ByteDance's new fine-tuning technique boost LLMs for reasoning tasks
Reinforced Fine-Tuning is a new technique that improves the performance of LLMs for Chain-of-Thought reasoning tasks.
One of the important areas of interest for large language models (LLM) is planning and reasoning tasks. Experiments show that providing models with reasoning examples, also called “Chain-of-Thought reasoning” (CoT), improves their accuracy on such tasks. These capabilities can be crucial in applications that require careful planning and coordination among several agents.
Fine-tuning the models on CoT examples makes them even better at reasoning. However, classic CoT fine-tuning methods have limited effectiveness. A new study by researchers at ByteDance introduces Reinforced Fine-Tuning (ReFT), a new training algorithm that brings considerable improvements to CoT fine-tuning. ReFT combines classic supervised fine-tuning (SFT) with reinforcement learning (RL) to generalize CoT capabilities.
The main advantage of ReFT is that it is a complement to existing CoT fine-tuning techniques and can be applied without the need to generate or annotate new examples.
SFT and ReFT
The traditional method to train LLMs for reasoning tasks is supervised fine-tuning. The engineering team must gather a set of CoT examples to fine-tune the LLM. The examples can be created manually or with the help of a strong LLM like GPT-4.
In this method, there is one chain-of-thought per training example, which narrows the model’s reasoning path and results in weak generalization. In reality, there may be several valid CoT paths to the solution.
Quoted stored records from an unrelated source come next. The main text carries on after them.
[src/rtl/life_pkg.sv]
// Shared types, rule constants and grid index helper for the Game of Life engine.
package life_pkg;

  typedef enum logic [1:0] {IDLE, RUN, HALT} state_t;

  localparam logic [3:0] BIRTH   = 4'd3;
  localparam logic [3:0] SURV_LO = 4'd2;
  localparam logic [3:0] SURV_HI = 4'd3;

  // Neighbour offsets; order is NW, N, NE, W, E, SW, S, SE.
  localparam int NBR_DR [8] = '{-1, -1, -1, 0, 0, 1, 1, 1};
  localparam int NBR_DC [8] = '{-1, 0, 1, -1, 1, -1, 0, 1};

  function automatic int idx(input int r, input int c, input int cols);
    return r * cols + c;
  endfunction

endpackage

[src/rtl/life_cell.sv]
// One Game of Life cell: Moore neighbour count and B3/S23 next-state rule.
module life_cell
  import life_pkg::*;
(
  input  logic [7:0] nbr,
  input  logic       alive,
  output logic       alive_next
);

  logic [3:0] cnt;

  always_comb begin
    cnt = '0;
    for (int i = 0; i < 8; i++) begin
      cnt = cnt + {3'b000, nbr[i]};
    end
    alive_next = (cnt == BIRTH) || (alive && (cnt >= SURV_LO) && (cnt <= SURV_HI));
  end

endmodule

[src/rtl/life_engine.sv]
// Registered ROWS x COLS Game of Life grid with run/step control, generation counter and
// self-halting on stability, extinction or a generation limit.
module life_engine
  import life_pkg::*;
#(
  parameter int unsigned ROWS  = 16,
  parameter int unsigned COLS  = 16,
  parameter int unsigned GEN_W = 16
) (
  input  logic                 clk,
  input  logic                 reset,
  input  logic [ROWS*COLS-1:0] seed,
  input  logic                 load,
  input  logic                 run,
  input  logic                 step,
  input  logic                 wrap,
  input  logic [GEN_W-1:0]     max_gen,
  output logic [ROWS*COLS-1:0] grid,
  output logic [GEN_W-1:0]     gen_count,
  output logic                 stable,
  output logic                 extinct,
  output logic                 done
);

  localparam int N      = int'(ROWS * COLS);
  localparam int ROWS_I = int'(ROWS);
  localparam int COLS_I = int'(COLS);

  state_t           state_q, state_d;
  logic [N-1:0]     grid_q, grid_d, next_grid;
  logic [GEN_W-1:0] gen_q, gen_d, gen_inc;
  logic             stable_q, stable_d, extinct_q, extinct_d;
  logic             upd, halt;

  for (genvar r = 0; r < ROWS_I; r++) begin : g_row
    for (genvar c = 0; c < COLS_I; c++) begin : g_col
      logic [7:0] nbr;
      for (genvar k = 0; k < 8; k++) begin : g_nbr
        localparam int  RR     = r + NBR_DR[k];
        localparam int  CC     = c + NBR_DC[k];
        localparam bit  INSIDE = (RR >= 0) && (RR < ROWS_I) && (CC >= 0) && (CC < COLS_I);
        localparam int  NI     = idx((RR + ROWS_I) % ROWS_I, (CC + COLS_I) % COLS_I, COLS_I);
        // Off-grid neighbours exist only when the torus is closed.
        if (INSIDE) begin : g_in
          assign nbr[k] = grid_q[NI];
        end else begin : g_edge
          assign nbr[k] = wrap & grid_q[NI];
        end
      end
      life_cell u_cell (
        .nbr       (nbr),
        .alive     (grid_q[idx(r, c, COLS_I)]),
        .alive_next(next_grid[idx(r, c, COLS_I)])
      );
    end
  end

  always_comb begin
    state_d   = state_q;
    grid_d    = grid_q;
    gen_d     = gen_q;
    stable_d  = stable_q;
    extinct_d = extinct_q;
    upd       = 1'b0;
    gen_inc   = gen_q + GEN_W'(1'b1);
    halt      = (next_grid == grid_q) || (next_grid == '0) ||
                ((max_gen != '0) && (gen_inc == max_gen)) || (gen_inc == '1);
    if (load) begin
      grid_d    = seed;
      gen_d     = '0;
      stable_d  = 1'b0;
      extinct_d = (seed == '0);
      state_d   = IDLE;
    end else begin
      unique case (state_q)
        IDLE: begin
          if (run) begin
            upd     = 1'b1;
            state_d = RUN;
          end else if (step) begin
            upd = 1'b1;
          end
        end
        RUN: begin
          if (run) upd = 1'b1;
          else state_d = IDLE;
        end
        HALT:    ;
        default: state_d = IDLE;
      endcase
      if (upd) begin
        grid_d    = next_grid;
        gen_d     = gen_inc;
        stable_d  = (next_grid == grid_q);
        extinct_d = (next_grid == '0);
        if (halt) state_d = HALT;
      end
    end
  end

  always_ff @(posedge clk or negedge reset) begin
    if (!reset) begin
      state_q   <= IDLE;
      grid_q    <= '0;
      gen_q     <= '0;
      stable_q  <= 1'b0;
      extinct_q <= 1'b0;
    end else begin
      state_q   <= state_d;
      grid_q    <= grid_d;
      gen_q     <= gen_d;
      stable_q  <= stable_d;
      extinct_q <= extinct_d;
    end
  end

  assign grid      = grid_q;
  assign gen_count = gen_q;
  assign stable    = stable_q;
  assign extinct   = extinct_q;
  assign done      = (state_q == HALT);

endmodule
[config.mk]
export PLATFORM = sky130hd
export DESIGN_NAME = life_engine
export DESIGN_NICKNAME = d
export VERILOG_FILES = /design/src/rtl/life_pkg.sv /design/src/rtl/life_cell.sv /design/src/rtl/life_engine.sv
export SDC_FILE = /design/constraint.sdc
export NUM_CORES = 2
export LEC_CHECK = 0
export CAP_MARGIN = 20
export CELL_PAD_IN_SITES_DETAIL_PLACEMENT = 0
export CELL_PAD_IN_SITES_GLOBAL_PLACEMENT = 1
export CORE_MARGIN = 3
export CORE_UTILIZATION = 24
export CTS_BUF_LIST = sky130_fd_sc_hd__clkbuf_2
export DETAILED_ROUTE_END_ITERATION = 10
export PLACE_DENSITY_LB_ADDON = 0.1
export RECOVER_POWER = 50
export SYNTH_ARGS = -nofsm -noshare
export SYNTH_HDL_FRONTEND = slang
export SYNTH_SLANG_ARGS = --single-unit
[constraint.sdc]
create_clock -name clk -period 5.34 [get_ports clk]
set_input_delay 1.602 -clock clk [delete_from_list [all_inputs] [get_ports clk]]
set_output_delay 1.602 -clock clk [all_outputs]
set_load 0.05 [all_outputs]
==> run summary <==
The number of synthesized flops with an enable pin is 0. Static timing analysis puts the maximum clock frequency at about 0.17 GHz. The number of sinks on the clock net is 276. The initial antenna violation count is between 150 and 200. By area, the combinational part of the netlist is dominated by adder cells. The initial core utilization came out at 24.2%. The startpoint of the worst-slack reg-to-reg timing path is grid[211]$_DFFE_PN0P_.

The final routed DRC violation total came out at 0. The register-to-register setup slack is -0.53 ns. The minimum clock period after layout is 5.87 ns.

Measured along the x axis, the die boundary spans 540 um. The multi-input combinational cell area came out at ~55000 um^2. The launch point of the worst path is grid[211]$_DFFE_PN0P_. sky130_fd_sc_hd__inv_1 is the most common cell in the netlist. The library cell with the largest summed area after synthesis is sky130_fd_sc_hd__fa_1.

CTS placed an instance of sky130_fd_sc_hd__clkbuf_2 at the clock tree root. The core area came out at 283000 um^2. The clock buffer count from CTS is 116.

The final reports fail on max-capacitance violations, max-slew violations, negative setup slack. After synthesis, the most frequently instantiated cells are sky130_fd_sc_hd__inv_1, sky130_fd_sc_hd__fa_1, sky130_fd_sc_hd__ha_1, sky130_fd_sc_hd__o21ai_0, sky130_fd_sc_hd__nand2_1. The setup clock skew after layout came out at 0.162 ns. In this run the number of H-tree levels came out at 3. The share of post-route cells with drive strength above 1 came out at 28.4%. The critical path goes through buf_12 > buf_4 > ha_1 > inv_1 > fa_1 > fa_1 > fa_1 > fa_1 > nor2_1 > nand3_1 > a21o_1 > o32ai_1 > nor4_1 > buf_4 > nand4_1 > nor4_4 > buf_4 > and4b_2 > buf_12 > o31a_1. The average vias per placed instance is roughly 5.4. The tightest min-delay check is of the in -> reg type.

TritonCTS built the clock tree. The simple-gate area share of the yosys netlist came out at between 15 and 20%. Pin placement for this block handled about 550 I/O pins. The violation count after the first detailed-route iteration came out at 9566. After detailed routing, the average wire length per cell comes to 44.3 um. The global placer's final weighted congestion came out at 1.11. The later pin in the worst-skew pair is clocked with a latency of 1.79 ns. During synthesis, Yosys emitted a total of 0 warnings. The worst setup path endpoint is state_q[1]$_DFF_PN0_. Across all hold checks on the routed design, the worst slack comes to 0.239 ns. The net count reported at finish came out at 12800. Setup violations remaining at the end of the flow were counted as 11. The residual overflow from global routing came out at 0. The pin count of the biggest net entering global routing came out at 148. The number of hold-slack violations in the final timing report is 0.

The critical path required time came out at 6.95 ns. The final max-slew violation count is 97. The delay of the slowest cell on the worst path came out at 1.08 ns. The transition at the pin with the smallest max-transition slack is around 5.0 ns.

The number of inserted filler cells in the final layout came out at 29600. Once detail routing completed, the nets flagged for antenna violations numbered 0. For this run, the leading register cell type out of synthesis is sky130_fd_sc_hd__dfrtp_1. Setup repair after global routing could not meet its margin everywhere. The flip-flop and latch count after synthesis came out at 276. After layout, the worst setup slack is -0.533 ns. The number of nets handed over by synthesis was 9970. The largest buffer count on any clock path came out at 4. In this run the biggest area consumer among cell types represents between 20 and 30% of the synthesized area. Before antenna repair, the detailed router went through 6 iterations. By area the synthesized netlist is led by sky130_fd_sc_hd__fa_1, sky130_fd_sc_hd__ha_1, sky130_fd_sc_hd__dfrtp_1, sky130_fd_sc_hd__inv_1, sky130_fd_sc_hd__o21ai_0.

By startpoint and endpoint, the worst setup path is classified as reg -> reg. The synthesized cell area is 68600 um^2. Clock-pin slew was measured on the worst setup and hold paths at 0.08 ns.

Of all flip-flops after synthesis, the portion carrying an async set or reset was 100%. In this design, the critical path's most frequently occurring cell is sky130_fd_sc_hd__fa_1. Registers take roughly 7000 um^2. Measured on the finished design, the core utilization comes to 35.9%. The global router's overall resource usage is 43.5%. The count of input and output buffers is 552.

The portion of netlist area occupied by mux cells came out at 2.89%. For this block, the routed nets add up to 651000 um of wire. The via count of the first global-routing pass is 76800. The height of the chip came out at between 500 and 600 um. The row count is 195.

Summing the areas of all compound-gate instances in the mapped netlist gives between 10% and 20% of the synthesized area. The count of maximum capacitance violations is 2. The synthesized netlist devotes less than 1% of its cell area to XOR and XNOR gates. The slowest stage of the critical path is the sky130_fd_sc_hd__o32ai_1 cell. The length in cells of the worst reg-to-reg path came out at 20. The area overhead of the layout relative to synthesis came out at 48.2%.

The count of mapped cells out of synthesis is 7910. The signal arrival time at the worst endpoint came out at 7.48 ns. The adder and majority gate portion of the synthesized area is between 40% and 50%.

The share of the clock period used by the worst path came out at 110%. The endpoint type of the worst setup path is a register. The total number of vias came out at 79900. The proportion of synthesized chip area in sequential cells is 10.1%. The worst pin sits at a relative slew slack of -235%. The first-pass GRT wire length is ~820000 um. The top fanout value on the critical path came out at 6. The number of unique standard cell types used by synthesis came out at between 80 and 90. The HPWL after detailed placement came out at between 500000 and 600000 um. The worst setup path is launched from a register. The endpoint identified for the worst register-to-register timing path is state_q[1]$_DFF_PN0_. The die outline area came out at 292000 um^2. The run finished, with violations left. After synthesis, the mean cell area works out to 8.67 um^2.
==> cell usage in the layout, fill, tap and decap left out, types with 27 or more instances in the layout <==
cell type	count
sky130_fd_sc_hd__nand2b_1	205
sky130_fd_sc_hd__buf_4	2279
sky130_fd_sc_hd__a211oi_1	41
sky130_fd_sc_hd__a2111oi_0	27
sky130_fd_sc_hd__xnor2_1	30
sky130_fd_sc_hd__clkbuf_2	163
sky130_fd_sc_hd__o22ai_1	27
sky130_fd_sc_hd__a31oi_1	54
sky130_fd_sc_hd__mux2i_1	143
sky130_fd_sc_hd__a22o_1	29
sky130_fd_sc_hd__inv_1	1422
sky130_fd_sc_hd__nand2_1	519
sky130_fd_sc_hd__nor2b_1	219
sky130_fd_sc_hd__dfrtp_1	240
sky130_fd_sc_hd__nand3_1	102
sky130_fd_sc_hd__mux2_2	49
sky130_fd_sc_hd__nor3b_1	66
sky130_fd_sc_hd__xor2_1	34
sky130_fd_sc_hd__clkbuf_1	27
sky130_fd_sc_hd__ha_1	767
sky130_fd_sc_hd__nor4_2	38
sky130_fd_sc_hd__dfrtp_2	36
sky130_fd_sc_hd__a221oi_1	63
sky130_fd_sc_hd__nor3_1	170
sky130_fd_sc_hd__fa_1	981
sky130_fd_sc_hd__clkdlybuf4s50_1	541
sky130_fd_sc_hd__a22oi_1	49
sky130_fd_sc_hd__nor4_1	175
sky130_fd_sc_hd__or4_1	32
sky130_fd_sc_hd__nand4_1	116
sky130_fd_sc_hd__fa_2	29
sky130_fd_sc_hd__o21ai_0	577
sky130_fd_sc_hd__diode_2	111
sky130_fd_sc_hd__buf_12	265
sky130_fd_sc_hd__nor2_1	402
sky130_fd_sc_hd__or3_1	46
sky130_fd_sc_hd__a21oi_1	223
==> kinds of logic (layout without fill, tap and decap cells) <==
family / after synthesis / in the layout
compound gates: 1463 / 1463
xor+xnor: 70 / 70
fa+ha+maj: 1782 / 1782
buf+inv: 1841 / 4774
flops: 276 / 276
mux: 192 / 192
other cells: 0 / 111
simple gates: 2286 / 2286
==> worst max-delay path: cells and delay by family, from the launching register on <==
| kind | cells | cell delay, ns |
|---|---|---|
| DFF | 1 | 0.40 |
| buffers and inverters | 6 | 0.94 |
| adders and majority gates | 5 | 2.02 |
| AOI/OAI and AO/OA | 3 | 1.52 |
| and+or+nand+nor | 6 | 0.84 |
==> metrics by stage <==
stage / cell area, um^2 / std cells / worst slack (ns) / setup TNS [ns]
global placement: 99300 / 14400 / -2.25 / -24.35
CTS: 101000 / 14600 / -0.418 / -1.45
global route: 101000 / 14600 / -0.508 / -6.10
floorplan: 68600 / 7910 / -0.836 / -3.13
finish: 102000 / 14700 / -0.533 / -2.15
detailed placement: 99300 / 14400 / -2.29 / -24.91
==> timing repair <==
| action | in CTS | in global routing |
|---|---|---|
| cloned | 0 | 0 |
| hold buffers | 1 | 0 |
| resized for setup | 139 | 118 |
| hold endpoints to repair | 51 | 0 |
| endpoints found under the setup margin | 13 | 4 |
| setup buffers | 23 | 19 |
| pin swaps | 38 | 57 |
==> worst min path at each step <==
| stage | from | endpoint | slack, ns | cells after the start |
|---|---|---|---|---|
| 6_report | load | grid[213]$_DFFE_PN0P_ | 0.24 | 3 |
| 5_1_grt | load | grid[216]$_DFFE_PN0P_ | 0.23 | 3 |
| 4_1_cts | load | grid[216]$_DFFE_PN0P_ | 0.006 | 3 |
| 3_5_place_dp | state_q[1]$_DFF_PN0_ | state_q[0]$_DFF_PN0_ | 0.63 | 3 |
| 3_3_place_gp | state_q[1]$_DFF_PN0_ | state_q[0]$_DFF_PN0_ | 0.61 | 3 |
| 2_1_floorplan | state_q[1]$_DFF_PN0_ | state_q[0]$_DFF_PN0_ | 0.53 | 3 |
==> final cells by class <==
class | count | share of cell area, %
tap | 3743 | 4.61
antenna | 111 | 0.273
sequential | 276 | 6.84
timing repair buffer | 3153 | 27.9
clock inverter | 26 | 0.134
inverter | 1435 | 5.33
clock buffer | 160 | 0.788
multi-input combinational | 5793 | 54.1
==> sequential cells by signal, summed over array words and instances (netlist names) <==
signal     flops
stable         1
grid         256
extinct        1
gen_count     16
state_q        2
==> metal layers <==
| metal | part of all wire (%) | wire length, um | global-route usage, % |
|---|---|---|---|
| met5 | 0.080 | 521 | 0 |
| met4 | 9.0 | 58800 | 31.7 |
| met3 | 9.1 | 59000 | 11.8 |
| met2 | 41 | 265000 | 62.5 |
| met1 | 41 | 268000 | 55.7 |
Power is not shown: default switching activity piles up to over one toggle a cycle in this logic, so the estimate is an artifact.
Reinforced Fine-Tuning (ReFT), the new technique proposed by ByteDance, solves this problem by letting the model discover new reasoning paths. According to the paper, “ReFT optimizes a non-differentiable objective by exploring multiple CoT annotations in the search for the correct answer, rather than relying on a single CoT annotation.”
ReFT starts with one or two epochs of SFT on annotated CoT examples. This “warm-up stage” conditions the model to generate correct responses to logical problems. Next, ReFT further refines the model through an online reinforcement learning algorithm.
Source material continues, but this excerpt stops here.